Besuchende werden "gläsern"
Aber nicht alle Festivals greifen auf bargeldlose Bezahlmöglichkeiten zurück und sehen das Cashless-Payment eher kritisch. Alexander Dettke ist Produktionsleiter auf dem Wilde Möhre Festival. Vor drei Jahren hat sein Team die Bezahlmethode analysiert und Festivalgäste befragt. Da gab es viel Kritik am bargeldlosen Bezahlen. Ein Grund dafür war laut Dettke das Problem des Zurückzahlens der aufgeladenen Karten. Es gibt leider auch Veranstaltende, die das Zurückzahlen gezielt schwer machen. Das kam bei den Festivalgästen nicht gut an. Deshalb sind solche Systeme eher verschrien, so Dettke.
Auf dem Wilde Möhre Festival wird deshalb nach wie vor mit Bargeld bezahlt. Neben der Problematik des Zurückzahlens spielt für Dettke auch der Datenschutz eine Rolle:
Man macht sich als BesucherIn recht gläsern, wenn man als Veranstaltender diese Daten auswertet. Das gefällt sicherlich nicht jedem. Und häufig werden dann natürlich auch Querverbindungen zu den Tickets gezogen und letztendlich zu den Werbemaßnahmen, die online laufen.
Alexander Dettke, Produktionsleiter Wilde Möhre Festival
Entscheidung liegt beim Festivalbetreibenden
Das Wilde Möhre Festival nutzt die bargeldlose Bezahlmethode nicht. Ein Grund dafür ist auch, dass dazu eine Internetverbindung nötig ist, die häufig auf den Festivalplätzen fehlt. Die meisten Festivals finden nämlich abgeschieden in der Natur statt. Allerdings wird schon an weiteren Lösungsansätzen gearbeitet, erklärt Alexander Dettke. Es gibt verschiedene Konzepte:
Es gibt welche die funktionieren mit Internet und welche ohne, welche mit Sofortauszahlung, andere bei denen das nicht geht. Welche die Daten tracken, andere wo das verhindert wird. Also die Variation ist unheimlich groß.

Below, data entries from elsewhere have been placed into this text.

===== src/rtl/row_sequencer.sv =====
`default_nettype none
// ============================================================================
// row_sequencer : issues one begin_mult per row, keeps the running argmax over
//                 the returned row results, and runs a watchdog on each row.
// Revision      : 1.0 - initial release
// ============================================================================
module row_sequencer #(
  parameter int NUM_ROWS       = 10,
  parameter int RESULT_WIDTH   = 16,
  parameter int TIMEOUT_CYCLES = 1023
) (
  input  logic                    clk,
  input  logic                    n_rst,
  input  logic                    start,
  output logic                    begin_mult,
  output logic [3:0]              row_select,
  input  logic                    done_row,
  input  logic [RESULT_WIDTH-1:0] row_result,
  input  logic                    overflow,
  output logic                    busy,
  output logic                    classify_done,
  output logic [3:0]              digit,
  output logic [RESULT_WIDTH-1:0] max_value,
  output logic                    any_overflow,
  output logic                    timeout
);

  localparam logic [3:0]  LAST_ROW = 4'(NUM_ROWS - 1);
  localparam logic [10:0] WD_LIMIT = 11'(TIMEOUT_CYCLES);

  typedef enum logic [1:0] {
    S_IDLE  = 2'd0,
    S_ISSUE = 2'd1,
    S_WAIT  = 2'd2,
    S_DONE  = 2'd3
  } state_t;

  state_t                  state_q, state_d;
  logic [3:0]              row_q, row_d;
  logic [10:0]             wd_q, wd_d;
  logic [3:0]              digit_q, digit_d;
  logic [RESULT_WIDTH-1:0] max_q, max_d;
  logic                    anyovf_q, anyovf_d;
  logic                    timeout_q, timeout_d;
  logic [RESULT_WIDTH-1:0] eff_value;

  // A saturated row counts as the largest possible value.
  assign eff_value = overflow ? {RESULT_WIDTH{1'b1}} : row_result;

  always_ff @(posedge clk or negedge n_rst) begin
    if (!n_rst) begin
      state_q   <= S_IDLE;
      row_q     <= 4'd0;
      wd_q      <= 11'd0;
      digit_q   <= 4'd0;
      max_q     <= '0;
      anyovf_q  <= 1'b0;
      timeout_q <= 1'b0;
    end else begin
      state_q   <= state_d;
      row_q     <= row_d;
      wd_q      <= wd_d;
      digit_q   <= digit_d;
      max_q     <= max_d;
      anyovf_q  <= anyovf_d;
      timeout_q <= timeout_d;
    end
  end

  always_comb begin
    state_d   = state_q;
    row_d     = row_q;
    wd_d      = wd_q;
    digit_d   = digit_q;
    max_d     = max_q;
    anyovf_d  = anyovf_q;
    timeout_d = timeout_q;
    case (state_q)
      S_IDLE: begin
        if (start) begin
          state_d   = S_ISSUE;
          row_d     = 4'd0;
          digit_d   = 4'd0;
          max_d     = '0;
          anyovf_d  = 1'b0;
          timeout_d = 1'b0;
        end
      end
      S_ISSUE: begin
        state_d = S_WAIT;
        wd_d    = 11'd0;
      end
      S_WAIT: begin
        if (done_row) begin
          // Strict compare keeps the lowest index on ties.
          if (row_q == 4'd0 || eff_value > max_q) begin
            digit_d = row_q;
            max_d   = eff_value;
          end
          if (overflow) anyovf_d = 1'b1;
          if (row_q < LAST_ROW) begin
            row_d   = row_q + 4'd1;
            state_d = S_ISSUE;
          end else begin
            state_d = S_DONE;
          end
        end else begin
          wd_d = wd_q + 11'd1;
          if (wd_q + 11'd1 == WD_LIMIT) begin
            state_d   = S_IDLE;
            timeout_d = 1'b1;
          end
        end
      end
      S_DONE:  state_d = S_IDLE;
      default: state_d = S_IDLE;
    endcase
  end

  assign begin_mult    = (state_q == S_ISSUE);
  assign classify_done = (state_q == S_DONE);
  assign busy          = (state_q == S_ISSUE) || (state_q == S_WAIT);
  assign row_select    = row_q;
  assign digit         = digit_q;
  assign max_value     = max_q;
  assign any_overflow  = anyovf_q;
  assign timeout       = timeout_q;

endmodule
`default_nettype wire


===== config.mk =====
export PLATFORM = sky130hd
export DESIGN_NAME = row_sequencer
export DESIGN_NICKNAME = d
export VERILOG_FILES = /design/src/rtl/row_sequencer.sv
export SDC_FILE = /design/constraint.sdc
export NUM_CORES = 1
export LEC_CHECK = 0
export ABC_AREA = 0
export BUFFER_PORTS_ARGS = -buffer_cell sky130_fd_sc_hd__buf_2
export CAP_MARGIN = 20
export CORE_MARGIN = 5
export CORE_UTILIZATION = 40
export CTS_CLUSTER_SIZE = 28
export DETAILED_ROUTE_END_ITERATION = 6
export PLACE_DENSITY = 0.68
export SYNTH_ARGS = -nofsm -noshare
export SYNTH_HDL_FRONTEND = slang
export SYNTH_SLANG_ARGS = --single-unit

===== constraint.sdc =====
create_clock -name clk -period 2.4 [get_ports clk]
set_input_delay 0.6 -clock clk [delete_from_list [all_inputs] [get_ports clk]]
set_output_delay 0.6 -clock clk [all_outputs]
set_load 0.05 [all_outputs]

; Word-level counts from Yosys, hierarchy flattened
; Cells that the tools add are included.
; Widths: inputs -> output; s select.
[op_classes]
add_sub_neg = 2
mul = 0
n_div = 0
magnitude_cmp = 2
n_eq_ne = 12
n_shift = 0
n_mux = 26
bitwise = 0
n_reduce_logical = 12
[ops]
columns = operator, n
row1 = $mux 16, 4
row2 = $pmux 16 s2, 1
row3 = $pmux 11 s2, 1
row4 = $mux 4, 5
row5 = $gt 16x16->1, 1
row6 = $pmux 4 s2, 2
row7 = $reduce_and 4->1, 4
row8 = $ne 2x2->1 const B, 7
row9 = $add 11x1->11 const B, 1
row10 = $eq 11x10->1 const B, 1
row11 = $mux 11, 1
row12 = $mux 2, 4
row13 = $pmux 2 s4, 1
row14 = $mux 1, 5
row15 = $add 4x1->4 const B, 1
row16 = $eq 2x2->1 const B, 2
row17 = $logic_not 4->1, 1
row18 = $lt 4x4->1 const B, 1
row19 = $pmux 1 s2, 2
row20 = $reduce_and 2->1, 2
row21 = $reduce_bool 2->1, 2
row22 = $ne 3x3->1 const B, 1
row23 = $eq 2x1->1 const B, 1
row24 = $logic_not 2->1, 1
row25 = $logic_or 1x1->1, 2
[word_totals]
regBits = 39
latchBits = 0
ram_bits = 0
mem_bits_ro = 0
input_bits = 21
output_inout_bits = 29
word_cells = 61
memories = 0

; Longest topological paths before layout
[depth]
word_depth = 6
ltp_mapped = 12
depth_no_buf = 9

; Least setup slack after synthesis
; OpenSTA, ideal clock, no wires.
[synth_timing]
path_kind = input -> register
from = in overflow
to = reg max_q[2] (netlist: max_value[2])
setup_ns = 0.123
arrival_ns = 2.537
required_ns = 2.277
path_slack_ns = -0.260
stages = 11
path_buffers = 3
cell_sequence = clkbuf_1 clkbuf_1 nor2_1 inv_1 ha_1 nand4_1 a2111o_1 nand4_1 nand3b_1 buf_2 o2bb2ai_1
[synth_via]
elab_chain_cells = 5
word_cells_on_any_way = 8
cone_classes = order compare: 1 / eq/ne: 1 / mux: 4 / reduce/logical: 2
[synth_lines]
columns = element, line_no
row1 = "start, declared", 19  ; input logic overflow,
row2 = $mux 16 (*), 48  ; assign eff_value = overflow ? {RESULT_WIDTH{1'b1}} : row_result;
row3 = $gt 16x16->1, 96  ; if (row_q == 4'd0 || eff_value > max_q) begin
row4 = $logic_or 1x1->1, 96
row5 = $ne 2x2->1 (no line), n/a
row6 = $reduce_and 4->1 (no line), n/a
row7 = "end signal, assigned", 64  ; max_q <= max_d;
row8 = "end, declared", 42  ; logic [RESULT_WIDTH-1:0] max_q, max_d;
; Every way passes the cells marked *; elsewhere a longest branch is shown, timed or not. The select of a mux whose other input is x is not followed.
; A chain may end at the register's enable or synchronous reset.

; Worst setup path in the final report
[layout_timing]
from = in overflow
to = reg max_q[0] (netlist: max_value[0])
; The elaborated chain is that of the path after synthesis.

==> run_results.csv <==
group,metric,value,unit
run_status,status,"finished, final reports clean",
global_routing,overflow,0,
sta,max_freq,443.8,MHz
clock_network,cts_tree,"yes",
critical_path,worst_ep_required_time,2.58,ns
critical_path,worstPathArrival,2.43,ns
global_routing,grt_pass1_vias,2185,
sta,finalCritPeriodShare,93.90,%
critical_path,crit_type,"input port to flop",
route,routed_via_density,5.253,
critical_path,worst-path-buf-inv,3,
route,drtPass1Iterations,4,
critical_path,regToRegStartpoint,"max_value[1]",
finish,num_antenna_cells,0,
route,routed_wl,6.063,mm
power_and_ir_drop,p_comb_share,50.6,%
route,vias,2264,
critical_path,cpLargestDelayFamily,"compound AO/OA/AOI/OAI gates",
place,place_congestion,0.8841,
clock_network,clock_latency,0.30,ns
sta,tightest_slew,0.5696,ns
critical_path,path_cells,"buf_6 -> nor2_4 -> inv_1 -> ha_1 -> nor2b_1 -> o211ai_1 -> a2111o_1 -> nand4_1 -> nand3b_1 -> buf_6 -> o2bb2ai_1",
job,maxCapViolCount,0,
min_path,hp-class,"input port to asynchronous set/reset pin",
place,dp_hpwl,4.586,mm
die,die_area,7969,um2
clock_network,cts_buffers,5,
place,portBuffers,49,
synthesis,yosysSeqAreaShare,38.83,%
power_and_ir_drop,clock_power_share,20.8,%
synthesis,ys_ff_latch,39,
power_and_ir_drop,p_sw_share,45.38,%
synthesis,post_synth_fa_ha_maj_area_fraction,12.44,%
sta,fin_tns_setup,0,ns
sta,rsz0062_at_grt,"no",
critical_path,cp-end-kind,"flop",
finish,area_growth,27.03,%
sta,drv_slew,0,
synthesis,syn_nets,328,
sta,max_slew_margin,61.67,%
die,ios,50,
power_and_ir_drop,seqPwrFrac,28.6,%
die,die_y,89.27,um
sta,clock_skew,0.01487,ns
critical_path,cpMaxStageDelayCell,"a2111o_1",
synthesis,ys_warn_count,0,
synthesis,syn_inst,282,
global_routing,antenna_found_initial,0,
finish,final_layout_size_suffix_gt1_share,29.21,%
synthesis,synth_top_family_by_area,"compound AO/OA/AOI/OAI gates",
synthesis,synth.area.mux_share,0,%
power_and_ir_drop,leakagePower,0.001517,uW
power_and_ir_drop,switchingPower,1430,uW
route,drt_iter0_drc,81,
critical_path,crit_start,"overflow",
critical_path,cp_max_fo,17,
route,drc,0,
finish,fin_nets,401,
clock_network,cts-root-buf,"clkbuf_8",
clock_network,ctsLongestPathBuffers,2,
clock_network,path_clk_slew,0.09,ns
critical_path,r2r-end,"max_value[0]",
global_routing,grt_pass1_wl,10.01,mm
sta,min_period,2.253,ns
die,die_w,89.27,um
sta,finalHoldViolCount,0,
synthesis,netlist_area,2514,um2
power_and_ir_drop,p_int,1722,uW
sta,final-setup-viol-count,0,
route,routedWlPerCell,14.07,um
synthesis,synth_xor_area_share,1.394,%
critical_path,startpoint_type,"input port",
synthesis,synth-simple-area-share,18.52,%
clock_network,cts_sinks,39,
power_and_ir_drop,vdd_drop_max,0.4970,mV
critical_path,r2r_slack,0.31,ns
route,ant_nets,0,
die,initial_utilization,41.72,%
clock_network,htreeDepth,2,
sta,setup_ws,0.1465,ns
critical_path,r2r_cells,9,
synthesis,yosysUniqueCellTypes,41,
critical_path,cpPeakStageDelay,0.39,ns
global_routing,grt_max_degree,27,
global_routing,track_usage,15.86,%
die,fp-row-count,28,
place,place_ws,-0.3290,ns
critical_path,critical_path.endpoint,"max_value[0]",
synthesis,synth_compound_area_share,19.96,%
critical_path,cp_common_cell,"buf_6",
synthesis,synth_area_per_cell,8.914,um2
critical_path,cp.depth,11,
power_and_ir_drop,powerDensity,987.1,nW/um2
die,coreArea,6026,um2
stage by stage:
step                      util (%)  total power, uW  std cells  hold slack, ns  instance area (um2)
after detailed placement     49.42             2491        420          0.4810                 2978
after global routing         52.99             3378        431          0.1862                 3193
after CTS                    51.72             3160        428          0.1851                 3117
final                        52.99             3152        431          0.1780                 3193
after floorplan                  -             2094        282          0.3044                 2579
after global placement       49.42             2476        420          0.4674                 2978
sequential cells by signal, indices dropped and copies added (netlist names):
name and cells:
max_value 16, any_overflow 1, timeout 1, row_select 4, digit 4, wd_q 11
state_q 2
worst min-delay path by stage:
stage / to / slack (ns) / from / depth (start not counted)
2_1_floorplan: any_overflow / 0.30 / n_rst / 0
3_3_place_gp: digit[1] / 0.47 / digit[1] / 1
3_5_place_dp: digit[0] / 0.48 / digit[0] / 1
4_1_cts: max_value[1] / 0.19 / n_rst / 1
5_1_grt: max_value[1] / 0.19 / n_rst / 1
6_report: max_value[1] / 0.18 / n_rst / 1
routing by layer:
layer / GRT usage, % / routed length (um)
met2: 27.80 / 2989
met3: 2.857 / 313
met4: 4.736 / 65
met5: 0 / 0
met1: 19.82 / 2694
cell usage after synthesis:
cell	instances	area share [%]
nand2_1	16	2.4
and3_2	1	0.30
nor2b_1	2	0.50
o31a_1	1	0.35
and2_1	1	0.25
o31ai_1	1	0.30
o21a_1	1	0.30
o2bb2ai_1	20	7.0
xnor2_1	2	0.70
and3_1	4	1.0
a31oi_1	9	2.2
o21ai_2	1	0.35
and4_2	2	0.80
nor4_1	2	0.50
o41ai_1	1	0.35
dfrtp_1	39	39
o22ai_1	2	0.50
nor4_4	1	0.85
o211ai_1	3	0.90
and4_1	1	0.35
buf_4	2	0.60
nand3_4	1	0.70
a21oi_1	14	2.8
clkinv_1	1	0.15
ha_1	25	12
or2_2	1	0.25
nor3_1	2	0.40
nand3_1	6	1.2
clkbuf_1	2	0.30
nand2b_1	3	0.75
nand4_1	13	3.2
a21o_1	2	0.60
buf_2	4	0.80
inv_1	41	6.1
a211oi_1	1	0.30
nor2_1	28	4.2
xor2_1	2	0.70
nand3b_1	3	0.90
a2111o_1	1	0.45
buf_6	2	0.90
o21ai_0	18	3.6
power groups by stage:
stage / logic (uW) / registers, uW / clock network (uW)
after CTS: 1580 / 902 / 674
after floorplan: 886 / 1210 / 0
after global placement: 1560 / 911 / 0
after global routing: 1750 / 921 / 708
after detailed placement: 1580 / 915 / 0
final: 1600 / 901 / 656
layout by cell type (no fill, tap or decap), types with 14 or more instances in the layout:
master	count
a21oi_1	14
buf_2	48
buf_4	26
dfrtp_1	39
ha_1	25
inv_1	41
nand2_1	16
nor2_1	16
o21ai_0	18
o2bb2ai_1	20
layout make-up:
type / count / area [um2]
clock buffers: 6 / 72.57
clock inverters: 2 / 60.06
fillers: 558 / 2833
multi-input cells: 191 / 1375
well taps: 75 / 93.84
inverters: 42 / 157.7
repair buffers: 76 / 457.9
flip-flops and latches: 39 / 975.9
cell families after synthesis:
family                   Yosys count
flip-flops                        39
buffers and inverters             52
AO/OA/AOI/OAI                     75
XOR/XNOR                           4
AND/OR/NAND/NOR                   87
adder cells (fa/ha/maj)           25
what timing repair did:
| action | CTS | global route |
|---|---|---|
| pin swaps | 1 | 7 |
| buffers inserted | 0 | 3 |
| hold buffers | 0 | 0 |
| endpoints found under the hold margin | 0 | 0 |
| gates resized for setup | 1 | 17 |
| setup endpoints to repair | 16 | 20 |
Note: power is estimated with default switching activity, not from simulation.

Alexander Dettke, Produktionsleiter Wilde Möhre Festival
Letztlich müssen die Festivalbetreibenden entscheiden, wo ihre Interessen liegen und welches Bezahlsystem sie demzufolge nutzen wollen. Eins ist für Dettke besonders wichtig: Die Besuchenden müssen ihr Geld wieder zurückbekommen.